Complex analysis / Using analyticity of f to prove f is constant

[AxiomOfChoice]

Homework Statement

I'm supposed to show that, if $f$ is analytic and $|f|$ is constant on a domain $D \subset \mathbb{C}$, $f$ is constant.

Homework Equations

The hint is to write $f^* = |f|^2 / f$. I might also need to use the fact that if $f^*$ is analytic too, then $f$ is constant.

The Attempt at a Solution

Well, I followed the hint, and I fail to see how it helps at all. Given the hypotheses of the problem, I guess we know $f^* = A / f$ for some $A > 0$, but this doesn't strike me as particularly useful. Writing $f = u(x,y) + i v(x,y)$ only seems to complicate things, but don't I eventually have to do this? I'm guessing I'm supposed to use the Cauchy-Riemann Equations together, in some way, with the fact (proved in my text) that if $h(x,y)$ is a real-valued function that satisfies $\nabla h = 0$ on a domain, then $h$ is constant on that domain. But taking partial derivatives and trying to use $u_x = v_y$ and $u_y = -v_x$ just makes things messy.

 

[Dick]

You've got all the ingredients in front of you. If f=u+iv is analytic then f*=(u-iv)=A/f is also analytic. Write out the Cauchy-Riemann equations for both f and f*. What do they tell you about the partial derivatives of u and v?

 

[AxiomOfChoice]

Right now, I've got a system of equations for $f = u+iv$: (1) $uu_x = vv_x$ and (2) $uu_y = vv_y$. These came from $u^2 + v^2 =$ Constant. But I've got to show that $u_x = u_y = 0$ from this and $u_x = v_y$, $u_y = -v_x$. Any hints? I still can't quite get there...

 

[Dick]

I already gave you a hint. f=u+iv and f*=u-iv are analytic. Use Cauchy-Riemann on both of them.

 

[AxiomOfChoice]

I already gave you a hint. f=u+iv and f*=u-iv are analytic. Use Cauchy-Riemann on both of them.

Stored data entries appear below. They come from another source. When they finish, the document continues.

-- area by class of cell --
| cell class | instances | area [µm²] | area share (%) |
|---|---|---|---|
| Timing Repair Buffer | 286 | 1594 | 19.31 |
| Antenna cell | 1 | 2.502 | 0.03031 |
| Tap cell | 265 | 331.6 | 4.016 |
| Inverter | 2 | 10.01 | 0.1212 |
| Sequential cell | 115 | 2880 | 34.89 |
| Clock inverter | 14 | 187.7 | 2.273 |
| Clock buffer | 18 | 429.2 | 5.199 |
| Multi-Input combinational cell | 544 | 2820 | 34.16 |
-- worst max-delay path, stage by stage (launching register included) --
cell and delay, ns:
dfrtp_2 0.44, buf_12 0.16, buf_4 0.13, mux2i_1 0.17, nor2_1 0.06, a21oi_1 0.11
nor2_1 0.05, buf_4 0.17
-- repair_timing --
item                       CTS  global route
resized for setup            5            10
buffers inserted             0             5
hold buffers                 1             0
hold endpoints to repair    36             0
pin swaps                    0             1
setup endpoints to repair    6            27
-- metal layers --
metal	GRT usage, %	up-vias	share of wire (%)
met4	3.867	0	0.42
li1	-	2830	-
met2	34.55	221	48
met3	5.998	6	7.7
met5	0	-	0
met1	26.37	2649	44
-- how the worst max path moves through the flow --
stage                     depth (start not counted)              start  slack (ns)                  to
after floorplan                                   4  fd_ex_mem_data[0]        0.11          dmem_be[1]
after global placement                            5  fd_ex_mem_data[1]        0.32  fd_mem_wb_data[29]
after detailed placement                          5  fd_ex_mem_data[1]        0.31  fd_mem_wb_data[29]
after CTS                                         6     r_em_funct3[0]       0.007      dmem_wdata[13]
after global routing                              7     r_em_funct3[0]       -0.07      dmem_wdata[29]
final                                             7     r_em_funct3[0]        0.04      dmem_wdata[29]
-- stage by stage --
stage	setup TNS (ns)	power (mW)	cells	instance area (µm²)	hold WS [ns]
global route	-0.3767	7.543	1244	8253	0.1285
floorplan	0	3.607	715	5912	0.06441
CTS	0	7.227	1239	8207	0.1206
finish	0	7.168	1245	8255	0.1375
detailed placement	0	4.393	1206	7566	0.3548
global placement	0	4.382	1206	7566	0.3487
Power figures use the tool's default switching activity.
### config.mk
export PLATFORM = sky130hd
export DESIGN_NAME = bram_port_arbiter
export DESIGN_NICKNAME = d
export VERILOG_FILES = /design/src/rtl/bram_port_arbiter.sv
export SDC_FILE = /design/constraint.sdc
export NUM_CORES = 1
export LEC_CHECK = 0
export ABC_CLOCK_PERIOD_IN_PS = 5950
export BUFFER_PORTS_ARGS = -buffer_cell sky130_fd_sc_hd__buf_4
export CAP_MARGIN = 20
export CORE_UTILIZATION = 32
export CTS_BUF_LIST = sky130_fd_sc_hd__clkbuf_2 sky130_fd_sc_hd__clkbuf_4 sky130_fd_sc_hd__clkbuf_8
export DETAILED_ROUTE_END_ITERATION = 10
export PLACE_DENSITY = 0.56
export SETUP_SLACK_MARGIN = 0.3
export SLEW_MARGIN = 20
export SYNTH_ARGS = -nofsm -noshare
export SYNTH_HDL_FRONTEND = slang
export SYNTH_SLANG_ARGS = --single-unit
### constraint.sdc
create_clock -name clk -period 5.95 [get_ports clk]
set_input_delay 1.785 -clock clk [delete_from_list [all_inputs] [get_ports clk]]
set_output_delay 1.785 -clock clk [all_outputs]
set_load 0.02 [all_outputs]
===== config.mk =====
export PLATFORM = sky130hd
export DESIGN_NAME = axil_lsu_bridge
export DESIGN_NICKNAME = d
export VERILOG_FILES = /design/src/rtl/axil_lsu_bridge.sv
export SDC_FILE = /design/constraint.sdc
export NUM_CORES = 1
export LEC_CHECK = 0
export ABC_AREA = 1
export CAP_MARGIN = 25
export CORE_UTILIZATION = 30
export DETAILED_ROUTE_END_ITERATION = 7
export PLACE_DENSITY_LB_ADDON = 0.12
export SYNTH_ARGS = -nofsm -noshare
export SYNTH_HDL_FRONTEND = slang
export SYNTH_SLANG_ARGS = --single-unit

===== constraint.sdc =====
create_clock -name clk -period 1.4 [get_ports clk]
set_input_delay 0.14 -clock clk [delete_from_list [all_inputs] [get_ports clk]]
set_output_delay 0.14 -clock clk [all_outputs]
set_load 0.005 [all_outputs]
**src/rtl/mc_pkg.sv**
```systemverilog
// Shared encodings for the multicycle MIPS controller: states, opcodes,
// funct codes, ALU operations and datapath mux selects.
package mc_pkg;

  typedef enum logic [3:0] {
    ST_FETCH  = 4'd0,
    ST_DECODE = 4'd1,
    ST_EXEC_R = 4'd2,
    ST_WB_R   = 4'd3,
    ST_EXEC_I = 4'd4,
    ST_MEM_RD = 4'd5,
    ST_WB_MEM = 4'd6,
    ST_MEM_WR = 4'd7,
    ST_WB_I   = 4'd8,
    ST_BRANCH = 4'd9,
    ST_JUMP   = 4'd10,
    ST_JAL    = 4'd11,
    ST_JR     = 4'd12,
    ST_HALT   = 4'd13
  } state_t;

  typedef enum logic [2:0] {
    IC_R, IC_JR, IC_MEMI, IC_ADDI, IC_BR, IC_J, IC_JAL, IC_ILLEGAL
  } iclass_t;

  localparam logic [5:0] OP_RTYPE = 6'b000000;
  localparam logic [5:0] OP_LW    = 6'b100011;
  localparam logic [5:0] OP_SW    = 6'b101011;
  localparam logic [5:0] OP_ADDI  = 6'b001000;
  localparam logic [5:0] OP_BEQ   = 6'b000100;
  localparam logic [5:0] OP_BNE   = 6'b000101;
  localparam logic [5:0] OP_J     = 6'b000010;
  localparam logic [5:0] OP_JAL   = 6'b000011;

  localparam logic [5:0] FN_ADD = 6'b100000;
  localparam logic [5:0] FN_SUB = 6'b100010;
  localparam logic [5:0] FN_AND = 6'b100100;
  localparam logic [5:0] FN_OR  = 6'b100101;
  localparam logic [5:0] FN_SLT = 6'b101010;
  localparam logic [5:0] FN_JR  = 6'b001000;

  localparam logic [2:0] ALU_ADD = 3'b000;
  localparam logic [2:0] ALU_SUB = 3'b001;
  localparam logic [2:0] ALU_AND = 3'b010;
  localparam logic [2:0] ALU_OR  = 3'b011;
  localparam logic [2:0] ALU_SLT = 3'b100;

  localparam logic [1:0] REG_DST_RT = 2'b00;
  localparam logic [1:0] REG_DST_RD = 2'b01;
  localparam logic [1:0] REG_DST_RA = 2'b10;

  localparam logic [1:0] M2R_ALUOUT = 2'b00;
  localparam logic [1:0] M2R_MDR    = 2'b01;
  localparam logic [1:0] M2R_PC     = 2'b10;

  localparam logic [1:0] SRCB_B      = 2'b00;
  localparam logic [1:0] SRCB_FOUR   = 2'b01;
  localparam logic [1:0] SRCB_IMM    = 2'b10;
  localparam logic [1:0] SRCB_IMM_SH = 2'b11;

  localparam logic [1:0] PC_ALU    = 2'b00;
  localparam logic [1:0] PC_ALUOUT = 2'b01;
  localparam logic [1:0] PC_JUMP   = 2'b10;
  localparam logic [1:0] PC_REG    = 2'b11;

endpackage

```
**src/rtl/mc_op_decode.sv**
```systemverilog
// Combinational instruction classifier: op/funct to instruction class and
// the ALU operation an R-type instruction needs.
module mc_op_decode
  import mc_pkg::*;
(
  input  logic [5:0] op,
  input  logic [5:0] funct,
  output iclass_t    iclass,
  output logic [2:0] r_alu_op,
  output logic       r_funct_ok
);

  // Map funct to ALU op and classify the opcode.
  always_comb begin
    iclass     = IC_ILLEGAL;
    r_alu_op   = ALU_ADD;
    r_funct_ok = 1'b0;
    case (funct)
      FN_ADD: begin r_alu_op = ALU_ADD; r_funct_ok = 1'b1; end
      FN_SUB: begin r_alu_op = ALU_SUB; r_funct_ok = 1'b1; end
      FN_AND: begin r_alu_op = ALU_AND; r_funct_ok = 1'b1; end
      FN_OR:  begin r_alu_op = ALU_OR;  r_funct_ok = 1'b1; end
      FN_SLT: begin r_alu_op = ALU_SLT; r_funct_ok = 1'b1; end
      default: ;
    endcase
    case (op)
      OP_RTYPE:      iclass = (funct == FN_JR) ? IC_JR : IC_R;
      OP_LW, OP_SW:  iclass = IC_MEMI;
      OP_ADDI:       iclass = IC_ADDI;
      OP_BEQ, OP_BNE: iclass = IC_BR;
      OP_J:          iclass = IC_J;
      OP_JAL:        iclass = IC_JAL;
      default:       iclass = IC_ILLEGAL;
    endcase
  end

endmodule

```
**src/rtl/multicycle_controller.sv**
```systemverilog
// Multicycle MIPS controller: state register plus output/next-state decode.
module multicycle_controller
  import mc_pkg::*;
(
  input  logic       clk,
  input  logic       reset,
  input  logic [5:0] op,
  input  logic [5:0] funct,
  input  logic       zero,
  input  logic       mem_ready,
  output logic       pc_we,
  output logic       ir_we,
  output logic       mem_addr_sel,
  output logic       mem_we,
  output logic       reg_we,
  output logic [1:0] reg_dst,
  output logic [1:0] mem_to_reg,
  output logic       alu_src_a,
  output logic [1:0] alu_src_b,
  output logic [2:0] alu_op,
  output logic [1:0] pc_src,
  output logic       retire,
  output logic       halted,
  output logic [3:0] state
);

  state_t     state_q;
  iclass_t    dec_class;
  logic [2:0] dec_alu_op;
  logic       dec_funct_ok;

  // Decode results captured in DECODE, so later states ignore op changes:
  // sub_q is SW for memory ops and BNE for branches.
  iclass_t    cls_q;
  logic       sub_q;
  logic [2:0] r_alu_q;
  logic       r_ok_q;

  mc_op_decode u_dec (
    .op         (op),
    .funct      (funct),
    .iclass     (dec_class),
    .r_alu_op   (dec_alu_op),
    .r_funct_ok (dec_funct_ok)
  );

  assign state = state_q;

  // State register and next-state logic.
  always_ff @(posedge clk) begin
    if (reset) begin
      state_q <= ST_FETCH;
      cls_q   <= IC_ILLEGAL;
      sub_q   <= 1'b0;
      r_alu_q <= '0;
      r_ok_q  <= 1'b0;
    end else begin
      case (state_q)
        ST_FETCH:  if (mem_ready) state_q <= ST_DECODE;
        ST_DECODE: begin
          cls_q   <= dec_class;
          sub_q   <= (op == OP_SW) || (op == OP_BNE);
          r_alu_q <= dec_alu_op;
          r_ok_q  <= dec_funct_ok;
          case (dec_class)
            IC_R:             state_q <= ST_EXEC_R;
            IC_JR:            state_q <= ST_JR;
            IC_MEMI, IC_ADDI: state_q <= ST_EXEC_I;
            IC_BR:            state_q <= ST_BRANCH;
            IC_J:             state_q <= ST_JUMP;
            IC_JAL:           state_q <= ST_JAL;
            default:          state_q <= ST_HALT;
          endcase
        end
        ST_EXEC_R: state_q <= r_ok_q ? ST_WB_R : ST_HALT;
        ST_EXEC_I: begin
          if (cls_q == IC_ADDI) state_q <= ST_WB_I;
          else                  state_q <= sub_q ? ST_MEM_WR : ST_MEM_RD;
        end
        ST_MEM_RD: if (mem_ready) state_q <= ST_WB_MEM;
        ST_MEM_WR: if (mem_ready) state_q <= ST_FETCH;
        ST_HALT:   state_q <= ST_HALT;
        default:   state_q <= ST_FETCH;
      endcase
    end
  end

  // Datapath controls from state, with the few Mealy terms on mem_ready/zero.
  always_comb begin
    pc_we        = 1'b0;
    ir_we        = 1'b0;
    mem_addr_sel = 1'b0;
    mem_we       = 1'b0;
    reg_we       = 1'b0;
    reg_dst      = REG_DST_RT;
    mem_to_reg   = M2R_ALUOUT;
    alu_src_a    = 1'b0;
    alu_src_b    = SRCB_B;
    alu_op       = ALU_ADD;
    pc_src       = PC_ALU;
    retire       = 1'b0;
    halted       = 1'b0;
    case (state_q)
      ST_FETCH: begin
        alu_src_b = SRCB_FOUR;
        ir_we     = mem_ready;
        pc_we     = mem_ready;
      end
      ST_DECODE: alu_src_b = SRCB_IMM_SH;
      ST_EXEC_R: begin
        alu_src_a = 1'b1;
        alu_op    = r_alu_q;
      end
      ST_WB_R: begin
        reg_we  = 1'b1;
        reg_dst = REG_DST_RD;
        retire  = 1'b1;
      end
      ST_EXEC_I: begin
        alu_src_a = 1'b1;
        alu_src_b = SRCB_IMM;
      end
      ST_MEM_RD: mem_addr_sel = 1'b1;
      ST_WB_MEM: begin
        reg_we     = 1'b1;
        mem_to_reg = M2R_MDR;
        retire     = 1'b1;
      end
      ST_MEM_WR: begin
        mem_addr_sel = 1'b1;
        mem_we       = 1'b1;
        retire       = mem_ready;
      end
      ST_WB_I: begin
        reg_we = 1'b1;
        retire = 1'b1;
      end
      ST_BRANCH: begin
        alu_src_a = 1'b1;
        alu_op    = ALU_SUB;
        pc_src    = PC_ALUOUT;
        pc_we     = sub_q ? ~zero : zero;
        retire    = 1'b1;
      end
      ST_JUMP: begin
        pc_src = PC_JUMP;
        pc_we  = 1'b1;
        retire = 1'b1;
      end
      ST_JAL: begin
        pc_src     = PC_JUMP;
        pc_we      = 1'b1;
        reg_we     = 1'b1;
        reg_dst    = REG_DST_RA;
        mem_to_reg = M2R_PC;
        retire     = 1'b1;
      end
      ST_JR: begin
        pc_src = PC_REG;
        pc_we  = 1'b1;
        retire = 1'b1;
      end
      ST_HALT: halted = 1'b1;
      default: ;
    endcase
  end

endmodule

```
### src/rtl/rfile_wb_queue.sv
// Write-back queue feeding the register file write port, with newest-wins forwarding.
// Optional build macro RFILE_WBQ_COALESCE_EN merges a push into a tail entry with the same register.
module rfile_wb_queue #(
  parameter int DATA_W = 32,
  parameter int ADDR_W = 5,
  parameter int DEPTH  = 4
) (
  input  logic                     clk,
  input  logic                     rst,
  input  logic                     in_valid,
  output logic                     in_ready,
  input  logic [ADDR_W-1:0]        in_reg,
  input  logic [DATA_W-1:0]        in_data,
  input  logic                     drain_en,
  output logic                     write_en,
  output logic [ADDR_W-1:0]        write_reg,
  output logic [DATA_W-1:0]        write_data,
  input  logic [ADDR_W-1:0]        fwd_reg_1,
  input  logic [ADDR_W-1:0]        fwd_reg_2,
  output logic                     fwd_hit_1,
  output logic                     fwd_hit_2,
  output logic [DATA_W-1:0]        fwd_data_1,
  output logic [DATA_W-1:0]        fwd_data_2,
  output logic [$clog2(DEPTH):0]   count
);

  localparam int PW = $clog2(DEPTH);
  localparam int CW = PW + 1;

  logic [ADDR_W-1:0] reg_mem  [DEPTH];
  logic [DATA_W-1:0] data_mem [DEPTH];
  logic [PW-1:0]     wr_ptr;
  logic [PW-1:0]     rd_ptr;
  logic [PW-1:0]     fwd_idx;
  logic              push;
  logic              pop;
  logic              coalesce;
  logic              alloc;

  assign in_ready = (count < CW'(DEPTH));
  assign push     = in_valid & in_ready;
  assign pop      = drain_en & (count != '0);

`ifdef RFILE_WBQ_COALESCE_EN
  logic [PW-1:0] tail;
  assign tail = wr_ptr - PW'(1);
  // A lone entry leaving this cycle cannot absorb the push; allocate instead.
  assign coalesce = push & (count != '0) & (reg_mem[tail] == in_reg)
                  & ~(pop & (count == CW'(1)));
`else
  assign coalesce = 1'b0;
`endif
  assign alloc = push & ~coalesce;

  always_ff @(posedge clk or negedge rst) begin
    if (!rst) begin
      wr_ptr     <= '0;
      rd_ptr     <= '0;
      count      <= '0;
      write_en   <= 1'b0;
      write_reg  <= '0;
      write_data <= '0;
    end else begin
      if (alloc) wr_ptr <= wr_ptr + PW'(1);
      if (pop) begin
        rd_ptr     <= rd_ptr + PW'(1);
        write_reg  <= reg_mem[rd_ptr];
        write_data <= data_mem[rd_ptr];
      end
      write_en <= pop;
      count    <= count + CW'(alloc) - CW'(pop);
    end
  end

  always_ff @(posedge clk) begin
    if (alloc) begin
      reg_mem[wr_ptr]  <= in_reg;
      data_mem[wr_ptr] <= in_data;
    end
`ifdef RFILE_WBQ_COALESCE_EN
    else if (coalesce) begin
      data_mem[tail] <= in_data;
    end
`endif
  end

  // Scan oldest to youngest so later (younger) matches override earlier ones.
  always_comb begin
    fwd_hit_1  = 1'b0;
    fwd_hit_2  = 1'b0;
    fwd_data_1 = '0;
    fwd_data_2 = '0;
    fwd_idx    = '0;
    if (write_en && (write_reg == fwd_reg_1)) begin
      fwd_hit_1  = 1'b1;
      fwd_data_1 = write_data;
    end
    if (write_en && (write_reg == fwd_reg_2)) begin
      fwd_hit_2  = 1'b1;
      fwd_data_2 = write_data;
    end
    for (int unsigned i = 0; i < DEPTH; i++) begin
      if (CW'(i) < count) begin
        fwd_idx = rd_ptr + PW'(i);
        if (reg_mem[fwd_idx] == fwd_reg_1) begin
          fwd_hit_1  = 1'b1;
          fwd_data_1 = data_mem[fwd_idx];
        end
        if (reg_mem[fwd_idx] == fwd_reg_2) begin
          fwd_hit_2  = 1'b1;
          fwd_data_2 = data_mem[fwd_idx];
        end
      end
    end
  end

endmodule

You did. Sorry. I'll do that :)

 

[AxiomOfChoice]

I already gave you a hint. f=u+iv and f*=u-iv are analytic. Use Cauchy-Riemann on both of them.

I figured it out. Thanks! That was very helpful.

 

[bluenickel]

well i figured it out using the hint too,but i didn't have to use the fact that modulus of f is constant on D.i just used the cauchy-riemann eqns from f=u+iv;
du/dx=dv/dy and from f*=u-iv; du/dx=-dv/dy hence du/dx =0, and found the partial derivatives to be zero and so f has to be constant.so where do we use the modulus of f being constant?is it when we show the analyticity of f*?
maybe it's something like that if f is analytic then 1/f is also analytic so f*=a.1/f is also analytic where a is modulus of f.but i don't know anything about the analyticity of 1/f and can't we just prove it using u and v?
-it became kind of long and sort of complicated so sorry if it's not understandable.

 

[Dick]

well i figured it out using the hint too,but i didn't have to use the fact that modulus of f is constant on D.i just used the cauchy-riemann eqns from f=u+iv;
du/dx=dv/dy and from f*=u-iv; du/dx=-dv/dy hence du/dx =0, and found the partial derivatives to be zero and so f has to be constant.so where do we use the modulus of f being constant?is it when we show the analyticity of f*?
maybe it's something like that if f is analytic then 1/f is also analytic so f*=a.1/f is also analytic where a is modulus of f.but i don't know anything about the analyticity of 1/f and can't we just prove it using u and v?
-it became kind of long and sort of complicated so sorry if it's not understandable.

Yes, you use |f|=constant to prove f* is analytic. The problem is that |f| isn't generally an analytic function. A constant IS analytic.

 

[Office_Shredder]

but i don't know anything about the analyticity of 1/f and can't we just prove it using u and v?p

You should know something about the analyticity of f! Just from the normal quotient rule that you have from real analysis

In general: If |f| is not constant, then it's probably not analytic. Also f* is almost never analytic, you just have a very special case here (in fact you can show that the function that takes z to its complex conjugate is not analytic)

 

[bluenickel]

yes,this is really easy with quotient rule.thanks for the help!